Use condition nodes to create if/else branches in your pipeline.
How it works
A condition node evaluates an expression against the incoming dataset. Based on the result, downstream nodes on the "true" or "false" branch execute.
[Source] -> [Condition] -> true branch -> [Sink A]
-> false branch -> [Sink B]Configuration
| Key | Type | Required | Description |
|---|---|---|---|
expression | string | yes | Condition to evaluate |
Expression syntax
Condition expressions operate on the dataset as a whole:
| Expression | Description |
|---|---|
row_count > 0 | True if the dataset has any rows |
row_count > 100 | True if more than 100 rows |
row_count = 0 | True if the dataset is empty |
column_exists("email") | True if the column exists |
Row-level conditions
For row-level filtering (keeping/removing rows), use a transform node with filter_rows instead. Condition nodes are for branching the pipeline execution path.

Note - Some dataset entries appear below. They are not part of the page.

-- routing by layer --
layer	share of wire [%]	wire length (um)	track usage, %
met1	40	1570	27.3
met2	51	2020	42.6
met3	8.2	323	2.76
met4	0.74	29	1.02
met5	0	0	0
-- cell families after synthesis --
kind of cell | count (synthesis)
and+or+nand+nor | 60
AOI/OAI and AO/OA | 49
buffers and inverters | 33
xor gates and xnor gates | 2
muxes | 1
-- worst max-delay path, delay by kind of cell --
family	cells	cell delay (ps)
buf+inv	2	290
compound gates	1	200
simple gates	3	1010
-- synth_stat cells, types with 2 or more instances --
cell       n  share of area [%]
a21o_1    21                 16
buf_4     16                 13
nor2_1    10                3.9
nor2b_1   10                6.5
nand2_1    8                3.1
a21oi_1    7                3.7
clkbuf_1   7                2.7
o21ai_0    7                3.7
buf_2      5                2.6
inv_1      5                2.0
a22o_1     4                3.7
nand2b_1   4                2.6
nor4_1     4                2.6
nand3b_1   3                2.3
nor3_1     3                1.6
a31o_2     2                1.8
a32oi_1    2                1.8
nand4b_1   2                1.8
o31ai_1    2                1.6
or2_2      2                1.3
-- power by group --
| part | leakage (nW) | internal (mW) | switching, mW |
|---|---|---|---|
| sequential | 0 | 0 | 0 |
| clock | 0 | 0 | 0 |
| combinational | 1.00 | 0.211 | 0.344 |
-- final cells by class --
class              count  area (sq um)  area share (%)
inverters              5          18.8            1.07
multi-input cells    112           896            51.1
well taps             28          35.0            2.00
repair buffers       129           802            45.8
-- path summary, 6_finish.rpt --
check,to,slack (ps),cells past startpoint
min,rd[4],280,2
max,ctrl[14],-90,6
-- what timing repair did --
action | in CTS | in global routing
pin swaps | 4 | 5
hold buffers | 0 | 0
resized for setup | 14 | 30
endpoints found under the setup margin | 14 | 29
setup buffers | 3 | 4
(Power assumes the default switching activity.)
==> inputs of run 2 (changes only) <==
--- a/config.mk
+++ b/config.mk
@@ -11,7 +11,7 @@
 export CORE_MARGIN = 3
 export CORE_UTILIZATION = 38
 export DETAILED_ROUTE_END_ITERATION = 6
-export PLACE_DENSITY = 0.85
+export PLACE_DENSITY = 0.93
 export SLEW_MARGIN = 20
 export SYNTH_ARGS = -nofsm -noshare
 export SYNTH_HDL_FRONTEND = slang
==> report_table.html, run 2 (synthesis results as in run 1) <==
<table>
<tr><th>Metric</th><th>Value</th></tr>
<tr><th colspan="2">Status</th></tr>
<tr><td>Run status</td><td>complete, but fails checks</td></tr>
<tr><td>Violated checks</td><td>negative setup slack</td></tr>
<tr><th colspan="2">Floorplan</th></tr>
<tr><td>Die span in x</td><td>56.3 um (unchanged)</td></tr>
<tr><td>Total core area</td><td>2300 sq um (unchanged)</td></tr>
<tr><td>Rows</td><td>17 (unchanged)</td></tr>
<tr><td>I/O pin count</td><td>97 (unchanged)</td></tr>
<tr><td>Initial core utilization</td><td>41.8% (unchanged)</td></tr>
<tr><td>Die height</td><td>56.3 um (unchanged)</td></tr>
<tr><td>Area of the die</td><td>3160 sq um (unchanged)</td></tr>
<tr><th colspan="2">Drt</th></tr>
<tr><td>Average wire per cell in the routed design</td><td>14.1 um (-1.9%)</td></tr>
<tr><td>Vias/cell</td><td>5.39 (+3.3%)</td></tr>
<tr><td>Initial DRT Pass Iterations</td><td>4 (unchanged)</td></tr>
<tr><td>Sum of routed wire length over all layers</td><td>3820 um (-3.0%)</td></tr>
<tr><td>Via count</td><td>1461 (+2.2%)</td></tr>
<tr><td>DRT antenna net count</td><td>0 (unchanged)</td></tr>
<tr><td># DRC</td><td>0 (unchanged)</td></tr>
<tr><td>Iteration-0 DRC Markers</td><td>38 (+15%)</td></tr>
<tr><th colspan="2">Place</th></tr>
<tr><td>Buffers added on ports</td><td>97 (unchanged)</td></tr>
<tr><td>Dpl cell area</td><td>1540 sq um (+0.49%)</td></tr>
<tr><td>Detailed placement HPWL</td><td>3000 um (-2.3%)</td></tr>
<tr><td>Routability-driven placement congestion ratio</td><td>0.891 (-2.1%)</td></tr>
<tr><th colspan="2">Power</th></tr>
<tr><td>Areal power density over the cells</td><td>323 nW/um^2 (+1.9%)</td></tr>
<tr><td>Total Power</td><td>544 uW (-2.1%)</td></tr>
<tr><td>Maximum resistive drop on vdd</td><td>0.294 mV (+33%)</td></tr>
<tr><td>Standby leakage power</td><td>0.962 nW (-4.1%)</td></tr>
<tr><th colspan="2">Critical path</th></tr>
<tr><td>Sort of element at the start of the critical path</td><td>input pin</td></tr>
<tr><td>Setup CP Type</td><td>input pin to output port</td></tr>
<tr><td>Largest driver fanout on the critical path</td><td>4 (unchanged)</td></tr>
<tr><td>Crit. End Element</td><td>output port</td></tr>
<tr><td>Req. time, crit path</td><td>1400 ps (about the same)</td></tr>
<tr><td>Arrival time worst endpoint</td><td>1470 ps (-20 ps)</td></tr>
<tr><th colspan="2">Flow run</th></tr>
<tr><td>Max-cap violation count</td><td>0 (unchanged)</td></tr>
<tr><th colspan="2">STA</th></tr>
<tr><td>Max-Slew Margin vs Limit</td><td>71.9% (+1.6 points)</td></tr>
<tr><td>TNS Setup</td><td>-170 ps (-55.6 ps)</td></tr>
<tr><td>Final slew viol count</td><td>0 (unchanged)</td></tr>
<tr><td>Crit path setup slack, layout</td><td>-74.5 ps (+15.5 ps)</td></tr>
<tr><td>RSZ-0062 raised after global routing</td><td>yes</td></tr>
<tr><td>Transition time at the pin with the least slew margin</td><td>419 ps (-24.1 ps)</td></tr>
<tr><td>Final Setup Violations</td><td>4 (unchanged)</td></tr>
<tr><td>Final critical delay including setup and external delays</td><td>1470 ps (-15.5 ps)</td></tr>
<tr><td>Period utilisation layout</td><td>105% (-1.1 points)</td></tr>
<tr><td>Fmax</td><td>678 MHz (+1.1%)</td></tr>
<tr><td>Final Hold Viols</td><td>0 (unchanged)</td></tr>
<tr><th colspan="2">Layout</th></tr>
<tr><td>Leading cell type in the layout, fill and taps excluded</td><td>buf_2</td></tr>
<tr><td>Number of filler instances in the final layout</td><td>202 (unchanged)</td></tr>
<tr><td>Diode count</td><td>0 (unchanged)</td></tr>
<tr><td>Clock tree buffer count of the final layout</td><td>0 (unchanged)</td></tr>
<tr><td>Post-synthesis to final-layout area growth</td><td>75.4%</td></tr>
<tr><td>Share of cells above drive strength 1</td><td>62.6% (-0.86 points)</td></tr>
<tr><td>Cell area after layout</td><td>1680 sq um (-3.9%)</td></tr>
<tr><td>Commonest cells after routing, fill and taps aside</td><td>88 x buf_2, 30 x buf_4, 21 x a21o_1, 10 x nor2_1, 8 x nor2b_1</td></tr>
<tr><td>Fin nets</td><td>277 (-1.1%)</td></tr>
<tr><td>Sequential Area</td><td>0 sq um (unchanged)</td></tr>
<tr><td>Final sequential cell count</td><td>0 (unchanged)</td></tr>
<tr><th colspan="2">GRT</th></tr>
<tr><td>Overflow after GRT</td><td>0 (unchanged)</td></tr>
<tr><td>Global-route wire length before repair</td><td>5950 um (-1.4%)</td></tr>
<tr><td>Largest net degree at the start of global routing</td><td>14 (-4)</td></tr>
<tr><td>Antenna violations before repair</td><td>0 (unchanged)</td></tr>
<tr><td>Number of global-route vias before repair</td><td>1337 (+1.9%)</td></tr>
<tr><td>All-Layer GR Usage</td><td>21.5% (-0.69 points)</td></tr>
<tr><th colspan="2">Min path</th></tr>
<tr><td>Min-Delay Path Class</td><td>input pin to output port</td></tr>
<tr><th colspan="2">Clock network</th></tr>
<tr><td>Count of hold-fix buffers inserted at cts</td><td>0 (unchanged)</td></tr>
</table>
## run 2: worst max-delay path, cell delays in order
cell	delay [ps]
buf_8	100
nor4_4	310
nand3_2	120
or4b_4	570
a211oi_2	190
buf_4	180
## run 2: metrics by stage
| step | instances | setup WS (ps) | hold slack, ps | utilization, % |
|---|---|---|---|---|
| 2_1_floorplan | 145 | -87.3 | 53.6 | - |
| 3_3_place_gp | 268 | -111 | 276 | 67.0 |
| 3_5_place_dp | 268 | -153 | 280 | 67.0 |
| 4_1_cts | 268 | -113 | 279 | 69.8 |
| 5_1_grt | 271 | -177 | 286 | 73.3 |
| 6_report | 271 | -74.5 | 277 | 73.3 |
==> src/source/frame_writer.sv <==
`timescale 1ns/1ps
`include "xadc_macros.svh"

module frame_writer
(
    input  logic                        clk125,
    input  logic                        rst,
    input  xadc_data_pkg::fifo_word_t   word,
    input  logic                        word_last,
    output logic                        word_taken,
    output xadc_data_pkg::fifo_word_t   fifo_out,
    input  logic                        fifo_credit,
    output logic                        writer_idle
);
    import xadc_data_pkg::*;

    localparam int CREDIT_W = $clog2(`XADC_FIFO_CREDITS + 1);

    wr_state_e                  state;
    logic [CREDIT_W-1:0]        credits;
    logic [`XADC_LEN_W-1:0]     frame_cnt;  // Words already in this frame
    logic [`XADC_LEN_W-1:0]     next_len;
    logic                       end_frame;
    logic                       out_valid;
    logic                       out_eod;
    logic [`XADC_WORD_W-1:0]    out_data;
    logic [`XADC_LEN_W-1:0]     out_len;

    assign word_taken  = (state == WR_IDLE) && word.valid && (credits != '0);
    assign next_len    = frame_cnt + 1'b1;
    assign end_frame   = word_last || (next_len == `XADC_MAX_WORDS);
    assign writer_idle = (state == WR_IDLE);

    //////////////////////////////////////////////////
    // Credits and framing
    //////////////////////////////////////////////////

    always_ff @(posedge clk125)
    begin
        if (rst)
        begin
            state     <= WR_IDLE;
            credits   <= CREDIT_W'(`XADC_FIFO_CREDITS);
            frame_cnt <= '0;
            out_valid <= 1'b0;
            out_eod   <= 1'b0;
        end
        else
        begin
            case ({word_taken, fifo_credit})
                2'b10:   credits <= credits - 1'b1;
                2'b01:   credits <= credits + 1'b1;
                default: credits <= credits;    // Spend and return cancel
            endcase

            case (state)
                WR_IDLE:
                begin
                    if (word_taken)
                    begin
                        out_valid <= 1'b1;
                        out_eod   <= end_frame;
                        frame_cnt <= end_frame ? '0 : next_len;
                        state     <= WR_EMIT;
                    end
                end
                WR_EMIT:
                begin
                    out_valid <= 1'b0;
                    out_eod   <= 1'b0;
                    state     <= WR_SETTLE;
                end
                WR_SETTLE: state <= WR_IDLE;
                default:   state <= WR_IDLE;
            endcase
        end
    end

    always_ff @(posedge clk125)
    begin
        if (word_taken)
        begin
            out_data <= word.data;
            out_len  <= next_len;
        end
    end

    always_comb
    begin
        fifo_out.valid       = out_valid;
        fifo_out.data        = out_data;
        fifo_out.packet_len  = out_len;
        fifo_out.end_of_data = out_eod;
    end

endmodule
==> src/logic/axi_read_adapter.sv <==
module axi_read_adapter
  import axi_pkg::*, dma_pkg::*;
#(
  parameter int ADDR_W    = AXI_ADDR_W,
  parameter int DATA_W    = AXI_DATA_W,
  parameter int LEN_W     = 12,
  parameter int MAX_BEATS = 16,
  parameter int CREDIT_W  = 6
) (
  input  logic      clk,
  input  logic      rst,
  input  logic      req_valid,
  input  dma_req_t  req,
  output logic      req_accept,
  input  logic      credit_return,
  output logic      out_valid,
  output dma_word_t out,
  output axi_ar_t   ar,
  output logic      ar_valid,
  input  logic      ar_ready,
  input  axi_r_t    r,
  input  logic      r_valid,
  output logic      r_ready
);

  localparam int OFF_W  = offset_w_of(DATA_W);
  localparam int BEAT_W = beat_w_of(MAX_BEATS);
  localparam int BYTES  = DATA_W / 8;
  localparam int CNT_W  = LEN_W + 1;

  typedef enum logic [1:0] {S_IDLE, S_PLAN, S_ADDR, S_DATA} state_t;

  state_t               state;
  logic [LEN_W-1:0]     len_q;
  logic [AXI_LEN_W-1:0] ar_len_q;
  logic                 last_burst_q;
  logic [CREDIT_W-1:0]  credits_avail;
  logic [CNT_W-1:0]     beats_resv;   // Beats reserved so far in this request
  logic [CNT_W-1:0]     words_total;
  logic [CREDIT_W-1:0]  refund_cnt;
  logic [CREDIT_W-1:0]  credit_add;
  logic [CREDIT_W-1:0]  credit_sub;
  logic [ADDR_W-1:0]    burst_addr;
  logic [BEAT_W-1:0]    burst_beats;
  logic                 is_last_burst;
  logic                 align_empty;
  logic                 issue;
  logic                 ar_fire;
  logic                 beat_fire;
  logic                 burst_done;

  assign req_accept = (state == S_IDLE) && req_valid && align_empty;
  assign issue      = (state == S_PLAN) && (credits_avail >= CREDIT_W'(burst_beats));
  assign ar_fire    = ar_valid && ar_ready;
  assign r_ready    = (state == S_DATA);
  assign beat_fire  = r_valid && r_ready;
  assign burst_done = beat_fire && r.last;

  // Every beat but the first yields a word, so only the final burst can
  // leave one reserved credit unused
  assign words_total = (CNT_W'(len_q) + CNT_W'(BYTES - 1)) >> OFF_W;
  assign refund_cnt  = (beats_resv > words_total) ?
                       CREDIT_W'(beats_resv - words_total) : '0;

  always_comb begin
    credit_add = CREDIT_W'(credit_return);
    if (burst_done) begin
      credit_add = credit_add + refund_cnt;
    end
    credit_sub = issue ? CREDIT_W'(burst_beats) : '0;
  end

  always_comb begin
    ar.addr  = burst_addr;
    ar.len   = ar_len_q;
    ar.size  = axi_size_of(DATA_W);
    ar.burst = AXI_BURST_INCR;
    ar.cache = AXI_CACHE_BUFFERABLE;
    ar.prot  = AXI_PROT_DATA;
  end

  always_ff @(posedge clk or posedge rst) begin
    if (rst) begin
      state         <= S_IDLE;
      ar_valid      <= 1'b0;
      last_burst_q  <= 1'b0;
      credits_avail <= '0;
      beats_resv    <= '0;
    end else begin
      credits_avail <= credits_avail + credit_add - credit_sub;
      case (state)
        S_IDLE: begin
          if (req_accept) begin
            state      <= S_PLAN;
            beats_resv <= '0;
          end
        end
        S_PLAN: begin // Wait here until the whole burst is covered
          if (issue) begin
            state        <= S_ADDR;
            ar_valid     <= 1'b1;
            last_burst_q <= is_last_burst;
            beats_resv   <= beats_resv + CNT_W'(burst_beats);
          end
        end
        S_ADDR: begin
          if (ar_ready) begin
            ar_valid <= 1'b0;
            state    <= S_DATA;
          end
        end
        S_DATA: begin
          if (burst_done) begin
            state <= last_burst_q ? S_IDLE : S_PLAN;
          end
        end
        default: state <= S_IDLE;
      endcase
    end
  end

  always_ff @(posedge clk) begin
    if (req_accept) begin
      len_q <= req.len_bytes;
    end
    if (issue) begin
      ar_len_q <= AXI_LEN_W'(burst_beats - BEAT_W'(1));
    end
  end

  burst_planner #(
    .ADDR_W    (ADDR_W),
    .DATA_W    (DATA_W),
    .LEN_W     (LEN_W),
    .MAX_BEATS (MAX_BEATS)
  ) planner_i (
    .clk            (clk),
    .rst            (rst),
    .transfer_start (req_accept),
    .addr           (req.addr),
    .len_bytes      (req.len_bytes),
    .burst_start    (ar_fire),
    .burst_addr     (burst_addr),
    .burst_beats    (burst_beats),
    .is_last_burst  (is_last_burst)
  );

  burst_align #(
    .DATA_W (DATA_W),
    .LEN_W  (LEN_W)
  ) align_i (
    .clk           (clk),
    .rst           (rst),
    .start         (req_accept),
    .offset        (req.addr[OFF_W-1:0]),
    .len_bytes     (req.len_bytes),
    .beat_data     (r.data),
    .beat_valid    (beat_fire),
    .beat_last     (r.last),
    .transfer_last (last_burst_q),
    .word          (out),
    .word_valid    (out_valid),
    .empty         (align_empty)
  );

endmodule
===== src/conv_macros.svh =====
// Widths, FIFO depths and fixed metadata ports
// for the 256 to 64 bit AXI4-Stream downsizer

`ifndef CONV_MACROS_SVH
`define CONV_MACROS_SVH

// Stream widths
`define IN_DATA_W  256
`define OUT_DATA_W 64
`define TUSER_W    128

// Metadata fields
`define LEN_W  16
`define PORT_W 8

// One 1600-byte packet fits in the beat FIFO
`define BEAT_FIFO_DEPTH_BITS 6
`define LEN_FIFO_DEPTH_BITS  5

`define DEFAULT_SRC_PORT 8'h01
`define DEFAULT_DST_PORT 8'h04

`define LANES (`IN_DATA_W / `OUT_DATA_W)  // Output words per input beat

`endif


===== src/meta_pkg.sv =====
// Metadata types of the downsizer
// Packet length, port numbers and the 128-bit tuser word

`include "conv_macros.svh"

package meta_pkg;

   typedef logic [`LEN_W-1:0]  len_t;   // Byte count of one packet
   typedef logic [`PORT_W-1:0] port_t;

   localparam int PAD_W = `TUSER_W - `LEN_W - 2 * `PORT_W;

   // Length in the low bits, ports above, zero padding on top
   typedef struct packed {
      logic [PAD_W-1:0] pad;
      port_t            dst_port;
      port_t            src_port;
      len_t             len;
   } tuser_t;

endpackage
<file path="src/beat_fifo.sv">
// Fall-through FIFO on a circular buffer
// Head is valid while empty is low, flags are registered
// nearly_full leaves four free slots of margin

`timescale 1ns/1ns

module beat_fifo #(
   parameter type payload_t  = logic [7:0],
   parameter int  depth_bits = 4
) (
   input  logic     axi_aclk,
   input  logic     axi_resetn,
   input  logic     wr_en,
   input  payload_t din,
   input  logic     rd_en,
   output payload_t dout,
   output logic     empty,
   output logic     full,
   output logic     nearly_full
);

   localparam int DEPTH = 1 << depth_bits;

   payload_t              mem [DEPTH];
   logic [depth_bits-1:0] wr_ptr;
   logic [depth_bits-1:0] rd_ptr;
   logic [depth_bits:0]   count;
   logic [depth_bits:0]   count_next;
   logic                  do_wr;
   logic                  do_rd;

   assign do_wr = wr_en & ~full;
   assign do_rd = rd_en & ~empty;

   assign dout = mem[rd_ptr];  // Fall-through head

   always_comb begin
      count_next = count;
      case ({do_wr, do_rd})
         2'b10:   count_next = count + 1'b1;
         2'b01:   count_next = count - 1'b1;
         default: count_next = count;
      endcase
   end

   // Storage, no reset
   always_ff @(posedge axi_aclk) begin
      if (do_wr) begin
         mem[wr_ptr] <= din;
      end
   end

   always_ff @(posedge axi_aclk) begin
      if (!axi_resetn) begin
         wr_ptr      <= '0;
         rd_ptr      <= '0;
         count       <= '0;
         empty       <= 1'b1;
         full        <= 1'b0;
         nearly_full <= 1'b0;
      end else begin
         if (do_wr) wr_ptr <= wr_ptr + 1'b1;  // Pointers wrap
         if (do_rd) rd_ptr <= rd_ptr + 1'b1;
         count       <= count_next;
         empty       <= (count_next == '0);
         full        <= (count_next == (depth_bits+1)'(DEPTH));
         nearly_full <= (count_next >= (depth_bits+1)'(DEPTH - 4));
      end
   end

   // Upstream throttling must keep writes off a full FIFO
   a_no_write_full : assert property (@(posedge axi_aclk) disable iff (!axi_resetn)
      wr_en |-> !full)
      else $error("beat_fifo: write while full");

   a_no_read_empty : assert property (@(posedge axi_aclk) disable iff (!axi_resetn)
      rd_en |-> !empty)
      else $error("beat_fifo: read while empty");

endmodule

</file>
<file path="config.mk">
export PLATFORM = sky130hd
export DESIGN_NAME = beat_fifo
export DESIGN_NICKNAME = d
export VERILOG_FILES = /design/src/beat_fifo.sv
export SDC_FILE = /design/constraint.sdc
export NUM_CORES = 1
export LEC_CHECK = 0
export ABC_AREA = 1
export BUFFER_PORTS_ARGS = -buffer_cell sky130_fd_sc_hd__buf_2
export CAP_MARGIN = 20
export CORE_UTILIZATION = 31
export CTS_CLUSTER_SIZE = 8
export DETAILED_ROUTE_END_ITERATION = 12
export PLACE_DENSITY = 0.43
export SLEW_MARGIN = 20
export SYNTH_ARGS = -nofsm -noshare
export SYNTH_HDL_FRONTEND = slang
export SYNTH_SLANG_ARGS = --single-unit
</file>
<file path="constraint.sdc">
create_clock -name axi_aclk -period 3 [get_ports axi_aclk]
set_input_delay 0.6 -clock axi_aclk [delete_from_list [all_inputs] [get_ports axi_aclk]]
set_output_delay 0.6 -clock axi_aclk [all_outputs]
set_load 0.005 [all_outputs]
</file>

Example: Skip empty results
{
"id": "check_data",
"type": "condition",
"name": "Has Data?",
"config": {
"expression": "row_count > 0"
}
}Connect two downstream paths:
- True branch: process and sink the data
- False branch: send an alert or log a warning
Example: Full pipeline with branching
JSON
{
"nodes": [
{"id": "src", "type": "source_api", "name": "Fetch Orders", "config": {"url": "https://api.example.com/orders"}},
{"id": "cond", "type": "condition", "name": "Any Orders?", "config": {"expression": "row_count > 0"}},
{"id": "process", "type": "transform", "name": "Process Orders", "config": {"rules": [{"type": "drop_columns", "columns": ["internal_id"]}]}},
{"id": "notify", "type": "sink_api", "name": "Notify Empty", "config": {"url": "https://hooks.slack.com/...", "method": "POST"}}
],
"edges": [
{"from": "src", "to": "cond"},
{"from": "cond", "to": "process"},
{"from": "cond", "to": "notify"}
]
}Python SDK
from brokoli import Pipeline, source_api, condition_node, transform, sink_api
with Pipeline("order-processing") as p:
src = source_api("Fetch Orders", url="https://api.example.com/orders")
check = condition_node("Any Orders?", expression="row_count > 0")
process = transform("Process", rules=[
{"type": "drop_columns", "columns": ["internal_id"]}
])
notify = sink_api("Notify Empty", url="https://hooks.slack.com/...")
src >> check
check >> process # true branch
check >> notify # false branchCombining with quality checks
A common pattern is to run a quality check and branch based on the result:
[Source] -> [Quality Check] -> [Condition: passed?] -> [Sink]
-> [Alert]This gives you fine-grained control over what happens when data quality assertions fail with on_failure: "warn" mode.